● **EXERCISE DIRECTIONS**
Where a line holds the word "gates", copy that line from the data below.

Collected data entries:
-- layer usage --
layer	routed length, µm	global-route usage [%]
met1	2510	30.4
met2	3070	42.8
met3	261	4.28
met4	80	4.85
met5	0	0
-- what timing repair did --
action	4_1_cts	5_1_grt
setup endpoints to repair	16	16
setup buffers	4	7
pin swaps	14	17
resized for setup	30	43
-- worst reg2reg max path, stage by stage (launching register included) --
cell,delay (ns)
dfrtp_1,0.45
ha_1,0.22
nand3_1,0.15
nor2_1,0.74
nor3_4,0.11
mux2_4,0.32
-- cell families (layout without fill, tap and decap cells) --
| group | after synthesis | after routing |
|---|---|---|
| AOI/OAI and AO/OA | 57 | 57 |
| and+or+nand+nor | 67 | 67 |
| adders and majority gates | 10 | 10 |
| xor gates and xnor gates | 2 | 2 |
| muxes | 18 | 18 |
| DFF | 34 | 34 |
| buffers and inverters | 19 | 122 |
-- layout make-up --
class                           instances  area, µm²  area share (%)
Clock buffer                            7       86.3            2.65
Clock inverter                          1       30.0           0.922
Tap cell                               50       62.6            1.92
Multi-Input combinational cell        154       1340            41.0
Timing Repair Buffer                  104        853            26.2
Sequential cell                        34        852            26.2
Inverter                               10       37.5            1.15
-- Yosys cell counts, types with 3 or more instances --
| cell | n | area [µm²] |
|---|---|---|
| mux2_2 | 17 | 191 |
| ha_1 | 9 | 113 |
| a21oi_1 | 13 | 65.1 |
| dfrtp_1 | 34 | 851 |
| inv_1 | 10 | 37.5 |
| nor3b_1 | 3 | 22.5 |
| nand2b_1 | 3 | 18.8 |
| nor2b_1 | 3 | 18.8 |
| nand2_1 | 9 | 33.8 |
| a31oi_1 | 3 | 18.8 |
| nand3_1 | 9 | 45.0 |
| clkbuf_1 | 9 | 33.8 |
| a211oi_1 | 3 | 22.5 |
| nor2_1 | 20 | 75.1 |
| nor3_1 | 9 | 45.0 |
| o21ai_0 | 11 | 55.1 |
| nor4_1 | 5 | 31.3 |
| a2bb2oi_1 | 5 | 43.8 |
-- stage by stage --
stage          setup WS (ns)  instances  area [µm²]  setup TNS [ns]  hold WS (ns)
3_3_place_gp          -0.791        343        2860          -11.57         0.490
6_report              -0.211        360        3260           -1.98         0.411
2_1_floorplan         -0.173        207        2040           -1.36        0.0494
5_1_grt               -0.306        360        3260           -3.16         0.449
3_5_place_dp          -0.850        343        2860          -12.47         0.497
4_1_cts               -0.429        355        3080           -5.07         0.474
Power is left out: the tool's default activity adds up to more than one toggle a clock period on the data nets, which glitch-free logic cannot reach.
[src/rtl/apb_master_if.sv]
// Command/response port and APB3 request/completion signals of apb_master.
// The master modport is the requester's view; slave is the view of whatever drives commands and completes transfers.
interface apb_master_if;
    logic        cmd_valid;
    logic        cmd_ready;
    logic        cmd_write;
    logic [31:0] cmd_addr;
    logic [31:0] cmd_wdata;
    logic [3:0]  cmd_strb;
    logic [2:0]  cmd_prot;
    logic        rsp_valid;
    logic [31:0] rsp_rdata;
    logic        rsp_err;
    logic        psel;
    logic        penable;
    logic        pwrite;
    logic [31:0] paddr;
    logic [31:0] pwdata;
    logic [3:0]  pstrb;
    logic [2:0]  pprot;
    logic [31:0] prdata;
    logic        pready;
    logic        pslverr;

    modport master (
        input  cmd_valid, cmd_write, cmd_addr, cmd_wdata, cmd_strb, cmd_prot,
        input  prdata, pready, pslverr,
        output cmd_ready, rsp_valid, rsp_rdata, rsp_err,
        output psel, penable, pwrite, paddr, pwdata, pstrb, pprot
    );

    modport slave (
        output cmd_valid, cmd_write, cmd_addr, cmd_wdata, cmd_strb, cmd_prot,
        output prdata, pready, pslverr,
        input  cmd_ready, rsp_valid, rsp_rdata, rsp_err,
        input  psel, penable, pwrite, paddr, pwdata, pstrb, pprot
    );
endinterface
--- config.mk ---
export PLATFORM = sky130hd
export DESIGN_NAME = irb_capture
export DESIGN_NICKNAME = d
export VERILOG_FILES = /design/src/rtl/irb_pkg.sv /design/src/rtl/irb_mem.sv /design/src/rtl/irb_capture.sv
export SDC_FILE = /design/constraint.sdc
export NUM_CORES = 1
export LEC_CHECK = 0
export CAP_MARGIN = 20
export CORE_UTILIZATION = 40
export DETAILED_ROUTE_END_ITERATION = 6
export PLACE_DENSITY = 0.63
export RECOVER_POWER = 100
export REMOVE_ABC_BUFFERS = 1
export SLEW_MARGIN = 20
export SYNTH_ARGS = -nofsm -noshare
export SYNTH_HDL_FRONTEND = slang
export SYNTH_HIERARCHICAL = 1
export SYNTH_SLANG_ARGS = --single-unit
--- constraint.sdc ---
create_clock -name clk -period 3.75 [get_ports clk]
set_input_delay 0.75 -clock clk [delete_from_list [all_inputs] [get_ports clk]]
set_output_delay 0.75 -clock clk [all_outputs]
set_load 0.02 [all_outputs]
===== src/rtl/lane_arb_pkg.sv =====
// Shared types and helpers for the lane arbiter.
package lane_arb_pkg;

  typedef enum logic {StIdle, StGrant} state_e;

  // Modulo increment that wraps explicitly, so n need not be a power of two.
  function automatic int unsigned next_idx(input int unsigned idx, input int unsigned n);
    return (idx + 1 >= n) ? 0 : idx + 1;
  endfunction

endpackage


===== src/rtl/rr_pick.sv =====
// Rotating first-set scan: finds the first set request at or after ptr, wrapping.
module rr_pick #(
  parameter int unsigned NumReq = 4,
  localparam int unsigned IdxW  = $clog2(NumReq)
) (
  input  logic [NumReq-1:0] req_i,
  input  logic [IdxW-1:0]   ptr_i,
  output logic              found_o,
  output logic [IdxW-1:0]   idx_o
);

  int unsigned       sum;
  logic [IdxW-1:0]   cand;

  always_comb begin
    found_o = 1'b0;
    idx_o   = '0;
    sum     = 0;
    cand    = '0;
    for (int unsigned k = 0; k < NumReq; k++) begin
      sum = 32'(ptr_i) + k;
      if (sum >= NumReq) sum = sum - NumReq;
      cand = IdxW'(sum);
      if (!found_o && req_i[cand]) begin
        found_o = 1'b1;
        idx_o   = cand;
      end
    end
  end

endmodule


===== src/rtl/lane_arbiter.sv =====
// Round-robin burst arbiter sharing one registered output lane between NUM_REQ streams.
module lane_arbiter
  import lane_arb_pkg::*;
#(
  parameter int unsigned NUM_REQ    = 4,
  parameter int unsigned DATA_WIDTH = 8,
  parameter int unsigned MAX_BURST  = 4,
  localparam int unsigned IdxW      = $clog2(NUM_REQ),
  localparam int unsigned CntW      = $clog2(MAX_BURST + 1)
) (
  input  logic                          clk,
  input  logic                          rst,
  input  logic [NUM_REQ*DATA_WIDTH-1:0] in_data,
  input  logic [NUM_REQ-1:0]            in_valid,
  output logic [NUM_REQ-1:0]            in_ready,
  output logic [DATA_WIDTH-1:0]         out_data,
  output logic [IdxW-1:0]               out_src,
  output logic                          out_valid,
  input  logic                          out_ready
);

  state_e                state_q, state_d;
  logic [IdxW-1:0]       ptr_q, ptr_d;
  logic [IdxW-1:0]       grant_q, grant_d;
  logic [CntW-1:0]       burst_cnt_q, burst_cnt_d;
  logic [DATA_WIDTH-1:0] out_data_q, out_data_d;
  logic [IdxW-1:0]       out_src_q, out_src_d;
  logic                  out_valid_q, out_valid_d;

  logic                  pick_found;
  logic [IdxW-1:0]       pick_idx;
  logic                  slot_rdy;
  logic                  load;
  logic [DATA_WIDTH-1:0] lanes [NUM_REQ];

  rr_pick #(
    .NumReq (NUM_REQ)
  ) u_rr_pick (
    .req_i   (in_valid),
    .ptr_i   (ptr_q),
    .found_o (pick_found),
    .idx_o   (pick_idx)
  );

  always_comb begin
    for (int unsigned i = 0; i < NUM_REQ; i++) begin
      lanes[i] = in_data[i*DATA_WIDTH +: DATA_WIDTH];
    end
  end

  always_comb begin
    state_d     = state_q;
    ptr_d       = ptr_q;
    grant_d     = grant_q;
    burst_cnt_d = burst_cnt_q;
    in_ready    = '0;
    load        = 1'b0;
    slot_rdy    = ~out_valid_q | out_ready;
    unique case (state_q)
      StIdle: begin
        if (pick_found) begin
          grant_d     = pick_idx;
          burst_cnt_d = '0;
          state_d     = StGrant;
        end
      end
      StGrant: begin
        in_ready[grant_q] = slot_rdy;
        if (!in_valid[grant_q]) begin
          // Withdrawal: give up the grant without a transfer.
          ptr_d   = IdxW'(next_idx(32'(grant_q), NUM_REQ));
          state_d = StIdle;
        end else if (slot_rdy) begin
          load        = 1'b1;
          burst_cnt_d = burst_cnt_q + 1'b1;
          if (burst_cnt_q == CntW'(MAX_BURST - 1)) begin
            ptr_d   = IdxW'(next_idx(32'(grant_q), NUM_REQ));
            state_d = StIdle;
          end
        end
      end
      default: state_d = StIdle;
    endcase
  end

  always_comb begin
    out_valid_d = out_valid_q;
    out_data_d  = out_data_q;
    out_src_d   = out_src_q;
    if (load) begin
      out_valid_d = 1'b1;
      out_data_d  = lanes[grant_q];
      out_src_d   = grant_q;
    end else if (out_ready) begin
      out_valid_d = 1'b0;
    end
  end

  always_ff @(posedge clk or posedge rst) begin
    if (rst) begin
      state_q     <= StIdle;
      ptr_q       <= '0;
      grant_q     <= '0;
      burst_cnt_q <= '0;
      out_data_q  <= '0;
      out_src_q   <= '0;
      out_valid_q <= 1'b0;
    end else begin
      state_q     <= state_d;
      ptr_q       <= ptr_d;
      grant_q     <= grant_d;
      burst_cnt_q <= burst_cnt_d;
      out_data_q  <= out_data_d;
      out_src_q   <= out_src_d;
      out_valid_q <= out_valid_d;
    end
  end

  assign out_data  = out_data_q;
  assign out_src   = out_src_q;
  assign out_valid = out_valid_q;

endmodule


===== config.mk =====
export PLATFORM = sky130hd
export DESIGN_NAME = lane_arbiter
export DESIGN_NICKNAME = d
export VERILOG_FILES = /design/src/rtl/lane_arb_pkg.sv /design/src/rtl/rr_pick.sv /design/src/rtl/lane_arbiter.sv
export SDC_FILE = /design/constraint.sdc
export NUM_CORES = 1
export LEC_CHECK = 0
export BUFFER_PORTS_ARGS = -buffer_cell sky130_fd_sc_hd__buf_2
export CORE_ASPECT_RATIO = 0.9
export CORE_UTILIZATION = 32
export DETAILED_ROUTE_END_ITERATION = 7
export PLACE_DENSITY = 0.61
export SETUP_SLACK_MARGIN = 0.1
export SLEW_MARGIN = 20
export SYNTH_ARGS = -nofsm -noshare
export SYNTH_HDL_FRONTEND = slang
export SYNTH_SLANG_ARGS = --single-unit
export TNS_END_PERCENT = 5

===== constraint.sdc =====
create_clock -name clk -period 2.1 [get_ports clk]
set_input_delay 0.105 -clock clk [delete_from_list [all_inputs] [get_ports clk]]
set_output_delay 0.105 -clock clk [all_outputs]
set_load 0.02 [all_outputs]

# Word level (Yosys, flattened, before mapping)
# Index checks and enable logic that the tools add are counted.
dict set report totals {
  ff_bits 19
  word_cells 96
  output_inout_bits 15
}
dict set report classes {
  n_mux 46
  magnitude_cmp 12
  n_reduce_logical 11
  bitwise_logic 5
  n_eq_ne 6
  add_sub_neg 9
}
# op n
set op_table {}
lappend op_table {{2-bit 2-to-1 mux} 12}
lappend op_table {{1-bit 2-to-1 mux} 19}
lappend op_table {{8-bit binary-select mux with 2-bit select} 1}
lappend op_table {{8-bit 2-to-1 mux} 2}
lappend op_table {{3-bit greater-or-equal comparator, second input constant} 5}
lappend op_table {{2-bit by 3-bit less-than comparator with 1-bit output, second input constant} 5}
lappend op_table {{1-bit binary-select mux with 2-bit select} 5}
lappend op_table {{3-bit 2-to-1 mux} 3}
lappend op_table {{2-bit by 1-bit subtractor with 2-bit output, second input constant} 4}
lappend op_table {{2-bit by 1-bit adder with 3-bit output, second input constant} 2}
lappend op_table {{2-bit by 2-bit adder with 3-bit output, second input constant} 2}
lappend op_table {{2-bit by 1-bit != test with 1-bit output, second input constant} 3}
lappend op_table {{3-bit one-hot mux with 2 select lines} 1}
lappend op_table {{3-bit AND reduction} 2}
lappend op_table {{4-bit AND} 1}
lappend op_table {{1-bit logical AND} 4}
lappend op_table {{4-bit 2-to-1 mux} 1}
lappend op_table {{2-bit != test, second input constant} 2}
lappend op_table {{3-bit by 1-bit adder with 3-bit output, second input constant} 1}
lappend op_table {{3-bit by 2-bit == test with 1-bit output, second input constant} 1}
lappend op_table {{2-bit by 3-bit greater-or-equal comparator with 1-bit output, second input constant} 1}
lappend op_table {{1-bit zero test} 3}
lappend op_table {{2-bit NOT with 3-bit output} 1}
lappend op_table {{1-bit demux with 2-bit select} 1}
lappend op_table {{6 further kinds} 7}

# Longest topological paths before layout
# Gate-level depths: netlist of the first run.
dict set report logic_depth {
  ltp_word 16
  depth_mapped 6
  mapped_depth_nobuf 5
}

# Modules after synthesis
# From an unflattened synthesis of the first run, not the netlist that was laid out.
dict set report unflattened {
  cells_unflattened 104
  area_unflattened_um2 1273.7
}
# mod area_per_inst_um2 cells_per_inst n_inst
set by_module_without_submodules {}
lappend by_module_without_submodules {lane_arbiter 1196.1 89 1}
lappend by_module_without_submodules {rr_pick 77.6 15 1}

# Worst setup path after synthesis of the first run
# Ideal clock, no wire load.
dict set report synth_path {
  path_kind {register -> register}
  from {reg grant_q[0]}
  to {reg out_data_q[1], in the netlist out_data[1]}
  slack_ns 0.521
  required_time_ns 1.975
  stages_incl_launch_ff 5
  arrival_ns 1.454
  period_less_slack_ns 1.579
  setup_ns 0.125
  path_cell_list {dfrtp_1 > buf_6 > buf_4 > mux4_1 > mux2_4}
}
dict set report synth_between {
  elab_chain_cells 4
}
# item line_no
set synth_lines {}
lappend synth_lines {{from (decl)} lane_arbiter.sv:24} ;# logic [IdxW-1:0] grant_q, grant_d;
lappend synth_lines {{from (signal assigned)} lane_arbiter.sv:111} ;# grant_q <= grant_d;
lappend synth_lines {{1-bit binary-select mux with 2-bit select / 2-bit NOT with 3-bit output (equally long branches)} {lane_arbiter.sv:69, lane_arbiter.sv:92}}
lappend synth_lines {{1-bit 2-to-1 mux (implied by the code) / 8-bit binary-select mux with 2-bit select (equally long branches)} {lane_arbiter.sv:69, lane_arbiter.sv:92}}
lappend synth_lines {{1-bit 2-to-1 mux / 8-bit 2-to-1 mux (equally long branches)} {lane_arbiter.sv:69, lane_arbiter.sv:92}}
lappend synth_lines {{1-bit 2-to-1 mux / 8-bit 2-to-1 mux (equally long branches)} {lane_arbiter.sv:59, lane_arbiter.sv:92}}
lappend synth_lines {{to (signal assigned)} lane_arbiter.sv:113} ;# out_data_q <= out_data_d;
lappend synth_lines {{to (decl)} lane_arbiter.sv:26} ;# logic [DATA_WIDTH-1:0] out_data_q, out_data_d;
# Several ways; a longest one is shown, not always the timed one. The select of a mux whose other input is x is not followed.
# A chain may end at the register's enable or synchronous reset.

# Worst setup path in the final report of the first run
dict set report layout_path {
  from {reg grant_q[1]}
  to {reg out_data_q[5], in the netlist out_data[5]}
}
# The elaborated chain is that of the path after synthesis.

● **TASK RESPONSE**
| adders and majority gates | 10 | 10 |
| xor gates and xnor gates | 2 | 2 |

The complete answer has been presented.